Trace element partitioning between aqueous fluids, silicate melts and minerals

A series of experiments was conducted to examine the capacity of H2O fluids to concentrate and transport incompatible elements (including Rb, Sr, Ba, Y, Zr, Hf, Nb, Ta, La, Lu, Th and U) in the peridotitic mantle and subducted ocean crust. An electron microprobe and proton microprobe were used to measure concentrations of major and trace elements in solutes from aqueous fluids equilibrated (at 900-1100°C, 2.0 GPa) with water-saturated melts of trondhjemitic and basanitic composition. The compositions of co-existing mineral phases (including staurolite, amphibole and clinopyroxene) were also determined. Solutes in equilibrium with both trondhjemitic and basanitic melts have granitic compositions. Total solute concentrations in fluids equilibrated with trondhjemitic melts are between 34 and 48 wt.%. The fluid equilibrated with basanitic melt contains about 30 wt.% of solutes.
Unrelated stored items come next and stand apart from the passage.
===== config.mk =====
export PLATFORM = sky130hd
export DESIGN_NAME = fpu_inq_ctl
export DESIGN_NICKNAME = d
export VERILOG_FILES = /design/src/rtl/fpu_inq_ctl.sv
export SDC_FILE = /design/constraint.sdc
export NUM_CORES = 1
export LEC_CHECK = 0
export ABC_AREA = 0
export CORE_ASPECT_RATIO = 2
export CORE_MARGIN = 2
export CORE_UTILIZATION = 45
export DETAILED_ROUTE_END_ITERATION = 10
export PLACE_DENSITY_LB_ADDON = 0.08
export SLEW_MARGIN = 0
export SYNTH_ARGS = -nofsm -noshare
export SYNTH_HDL_FRONTEND = slang
export SYNTH_SLANG_ARGS = --single-unit

===== constraint.sdc =====
create_clock -name rclk -period 5.8 [get_ports rclk]
set_input_delay 0.58 -clock rclk [delete_from_list [all_inputs] [get_ports rclk]]
set_output_delay 0.58 -clock rclk [all_outputs]
set_load 0.05 [all_outputs]

===== src/rtl/fpu_inq_ctl.sv =====
// fpu_inq_ctl: FPU input queue control; occupancy, pointers, source select, in-order issue and PCX credits.
module fpu_inq_ctl #(
    parameter int DEPTH = 16,
    parameter int PTR_W = 4
) (
    input  logic             rclk,
    input  logic             reset,
    input  logic             fp_req_vld,
    input  logic [1:0]       fp_req_pipe,
    input  logic             add_rdy,
    input  logic             mul_rdy,
    input  logic             div_rdy,
    output logic             inq_we,
    output logic [PTR_W-1:0] inq_waddr,
    output logic [PTR_W-1:0] inq_raddr,
    output logic             inq_fwrd,
    output logic             inq_fwrd_inv,
    output logic             inq_bp,
    output logic             inq_bp_inv,
    output logic             inq_add_vld,
    output logic             inq_mul_vld,
    output logic             inq_div_vld,
    output logic [PTR_W:0]   inq_cnt,
    output logic             fpu_pcx_credit,
    output logic             inq_ovfl
);
    logic [PTR_W-1:0] wptr_q, wptr_d, rptr_q, rptr_d, waddr_d1_q;
    logic [PTR_W:0]   cnt_q, cnt_d;
    logic [1:0]       tag_q [DEPTH];
    logic [DEPTH-1:0] tvld_q;
    logic             we_d1_q, ovfl_q, credit_q;
    logic             nonempty, full, head_rdy, req_rdy, deq, fwd, issue;
    logic [1:0]       head, sel;

    always_comb begin
        head     = tag_q[rptr_q];
        nonempty = cnt_q != '0;
        full     = cnt_q == (PTR_W+1)'(DEPTH);
        head_rdy = head[1] ? (head[0] ? div_rdy : mul_rdy) : add_rdy;
        req_rdy  = fp_req_pipe[1] ? (fp_req_pipe[0] ? div_rdy : mul_rdy) : add_rdy;
        deq      = ~reset & nonempty & tvld_q[rptr_q] & head_rdy;
        fwd      = ~reset & ~nonempty & fp_req_vld & req_rdy;
        issue    = deq | fwd;
        sel      = nonempty ? head : fp_req_pipe;
        inq_we   = ~reset & fp_req_vld & ~fwd & ~full;
        rptr_d   = rptr_q + PTR_W'(deq);
        wptr_d   = wptr_q + PTR_W'(inq_we);
        cnt_d    = cnt_q + (PTR_W+1)'(inq_we) - (PTR_W+1)'(deq);
    end

    assign inq_waddr      = wptr_q;
    assign inq_raddr      = rptr_d;
    assign inq_fwrd       = fwd;
    assign inq_fwrd_inv   = ~fwd;
    // Head written on the last edge: the SRAM read at that edge saw stale data.
    assign inq_bp         = we_d1_q & (rptr_q == waddr_d1_q) & nonempty;
    assign inq_bp_inv     = ~inq_bp;
    assign inq_add_vld    = issue & ~sel[1];
    assign inq_mul_vld    = issue & sel[1] & ~sel[0];
    assign inq_div_vld    = issue & sel[1] & sel[0];
    assign inq_cnt        = cnt_q;
    assign fpu_pcx_credit = credit_q;
    assign inq_ovfl       = ovfl_q;

    always_ff @(posedge rclk) begin
        if (reset) begin
            wptr_q     <= '0;
            rptr_q     <= '0;
            cnt_q      <= '0;
            tvld_q     <= '0;
            we_d1_q    <= 1'b0;
            waddr_d1_q <= '0;
            credit_q   <= 1'b0;
            ovfl_q     <= 1'b0;
        end else begin
            wptr_q     <= wptr_d;
            rptr_q     <= rptr_d;
            cnt_q      <= cnt_d;
            we_d1_q    <= inq_we;
            waddr_d1_q <= wptr_q;
            credit_q   <= issue;
            // A same-cycle dequeue does not rescue a request arriving at a full queue.
            ovfl_q     <= ovfl_q | (fp_req_vld & full);
            if (deq) tvld_q[rptr_q] <= 1'b0;
            if (inq_we) tvld_q[wptr_q] <= 1'b1;
        end
    end

    always_ff @(posedge rclk) begin
        if (inq_we) tag_q[wptr_q] <= fp_req_pipe;
    end
endmodule


* After elaboration in Yosys (flattened, before gate mapping)
Memory sizes are Yosys's and may differ from the RTL's. A register that Yosys moved wholly into a read port is not among the register bits.
Cells that the tools add are included.
W data, S select, Z words.
** Storage, ports and cells
- Register bits :: 36
- Latch bits :: 0
- RAM bits :: 32
- Bits in read-only memories :: 0
- Input bits :: 8
- Output and inout port bits :: 23
- Word-level logic and storage cells :: 67
- Memories kept :: 1
** Cells by class
- Add/sub/neg operators :: 4
- $mul :: 0
- Divide/modulo/power cells :: 0
- $lt $le $gt $ge :: 4
- Equal/unequal tests :: 2
- Shift-type cells :: 0
- Muxes and demuxes :: 17
- Bitwise operators :: 28
- Reduce and logical (&&, ||, !) cells :: 3
** Memory list
- tag_q :: words 16, width 2, read ports 1, clocked after memory_dff 1, wr ports 1, RTL line 29 : logic [1:0] tag_q [DEPTH];
** Operators by type and width (count)
- $mux W16 :: 3
- $and A1 B1 Y1 :: 16
- $and A16 B16 Y16 :: 1
- $not A16 Y16 :: 1
- $or A16 B16 Y16 :: 1
- $lt A4 B5 Y1 const B :: 2
- $mux W1 :: 9
- $add A4 B1 Y4 :: 2
- $demux W1 S4 :: 2
- $ge A4 B1 Y1 const B :: 2
- $not A1 Y1 :: 7
- $add A5 B1 Y5 :: 1
- $eq A5 B5 Y1 const B :: 1
- $reduce_bool A5 Y1 :: 1
- $sub A5 B1 Y5 :: 1
- $bmux W1 S4 :: 1
- $eq A4 B4 Y1 :: 1
- $mux W4 :: 1
- $logic_and A1 B1 Y1 :: 2
- $mux W2 :: 1
- $or A1 B1 Y1 :: 2

* Logic depth before layout (Yosys ltp)
Gate-level depths: netlist (run 1).
- Depth in word-level cells :: 10
- Mapped depth :: 16
- Gate-level depth less buffers :: 13

* Worst setup path before layout (run 1)
No wires, ideal clock.
- Kind :: reg-to-output
- From :: register cnt_q[3], in the netlist inq_cnt[3]
- To :: output port inq_mul_vld
- Data arrival time :: 4.367 ns
- Required time :: 5.220 ns
- Slack :: 0.853 ns
- Stages on the path, launching flop included :: 8
- Buffers on the path :: 1
- Path through :: dfxtp_1 > inv_1 > ha_1 > and3_1 > clkbuf_1 > nor4b_1 > a31oi_1 > nor3b_1
** On the way
- Word-level cells in the longest chain between the ends :: 8
- Elaborated cells on any way between the ends :: 13
- Those cells by class :: mux: 1; bitwise: 11; reduce/logical: 1
** Ends and longest elaborated chain
- start, declared :: RTL line 28 : logic [PTR_W:0] cnt_q, cnt_d;
- start signal, assigned :: RTL line 78 : cnt_q <= cnt_d;
- $reduce_bool A5 Y1 :: RTL line 37 : nonempty = cnt_q != '0;
- $not A1 Y1 :: RTL line 42 : fwd = ~reset & ~nonempty & fp_req_vld & req_rdy;
- $and A1 B1 Y1 (3 in series) :: RTL line 42
- via inq_fwrd :: RTL line 16 : output logic inq_fwrd,
- $or A1 B1 Y1 :: RTL line 43 : issue = deq | fwd;
- $and A1 B1 Y1 (2 in series) :: RTL line 59 : assign inq_mul_vld = issue & sel[1] & ~sel[0];
- end, declared :: RTL line 21 : output logic inq_mul_vld,
The timed path passes the listed nets, and every way through them passes these cells.

* Worst setup path in the final report (run 1)
- From :: register rptr_q[1]
- To :: output port inq_raddr[2]
** On the way
- Word-level cells in the longest chain between the ends :: 5
** Ends and longest elaborated chain
- start, declared :: RTL line 27 : logic [PTR_W-1:0] wptr_q, wptr_d, rptr_q, rptr_d, waddr_d1_q;
- start signal, assigned :: RTL line 77 : rptr_q <= rptr_d;
- $bmux W1 S4 :: RTL line 41 : deq = ~reset & nonempty & tvld_q[rptr_q] & head_rdy;
- $mux W1 (implied by the code) :: RTL line 41
- $and A1 B1 Y1 (2 in series) :: RTL line 41
- $add A4 B1 Y4 (*) :: RTL line 46 : rptr_d = rptr_q + PTR_W'(deq);
- end, declared :: RTL line 15 : output logic [PTR_W-1:0] inq_raddr,
Mark *: on every way between the ends. The rest lies on a longest branch, timed or not. The select of a mux whose other input is x is not followed.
Fluids in equilibrium with trondhjemitic melts are moderately enriched in Rb and K. Other trace elements partition either neutrally or are moderately depleted in the fluid. Cl-bearing fluids are enriched in alkalis relative to non-alkaline trace elements, whereas F has little effect on element partitioning between fluids and melts. Fluid in equilibrium with basanitic melt is moderately enriched in Rb and K, but depleted in Sr, Ba, Y, Ti, Zr, Hf, Nb, Ta, La, Lu, Th and U. Except for alkalis, minor and trace element concentrations are greater in amphibole and clinopyroxene than in co-existing fluid. The results from this study show that H2O fluids in equilibrium with mantle peridotites will not be efficient metasomatic agents. They also indicate that, at 2.0 GPa and 900°C, H2O fluids and hydrous melts in equilibrium with eclogitic mineral assemblages will have broadly similar compositions. The data, when combined with recent partitioning results between eclogitic minerals and trondhjemitic melts (Jenner et al., 1993; Rapp & Shimizu, 1995), suggest that H2O fluids derived from subducted ocean crust will be a viable source of incompatible elements for the mantle beneath volcanic arcs. Moreover, the distinctive incompatible element concentrations found in volcanic arc magmas (including Nb and Ta depletions) are more likely to be the result of crystal-chemical controls than due to the properties of H2O fluids.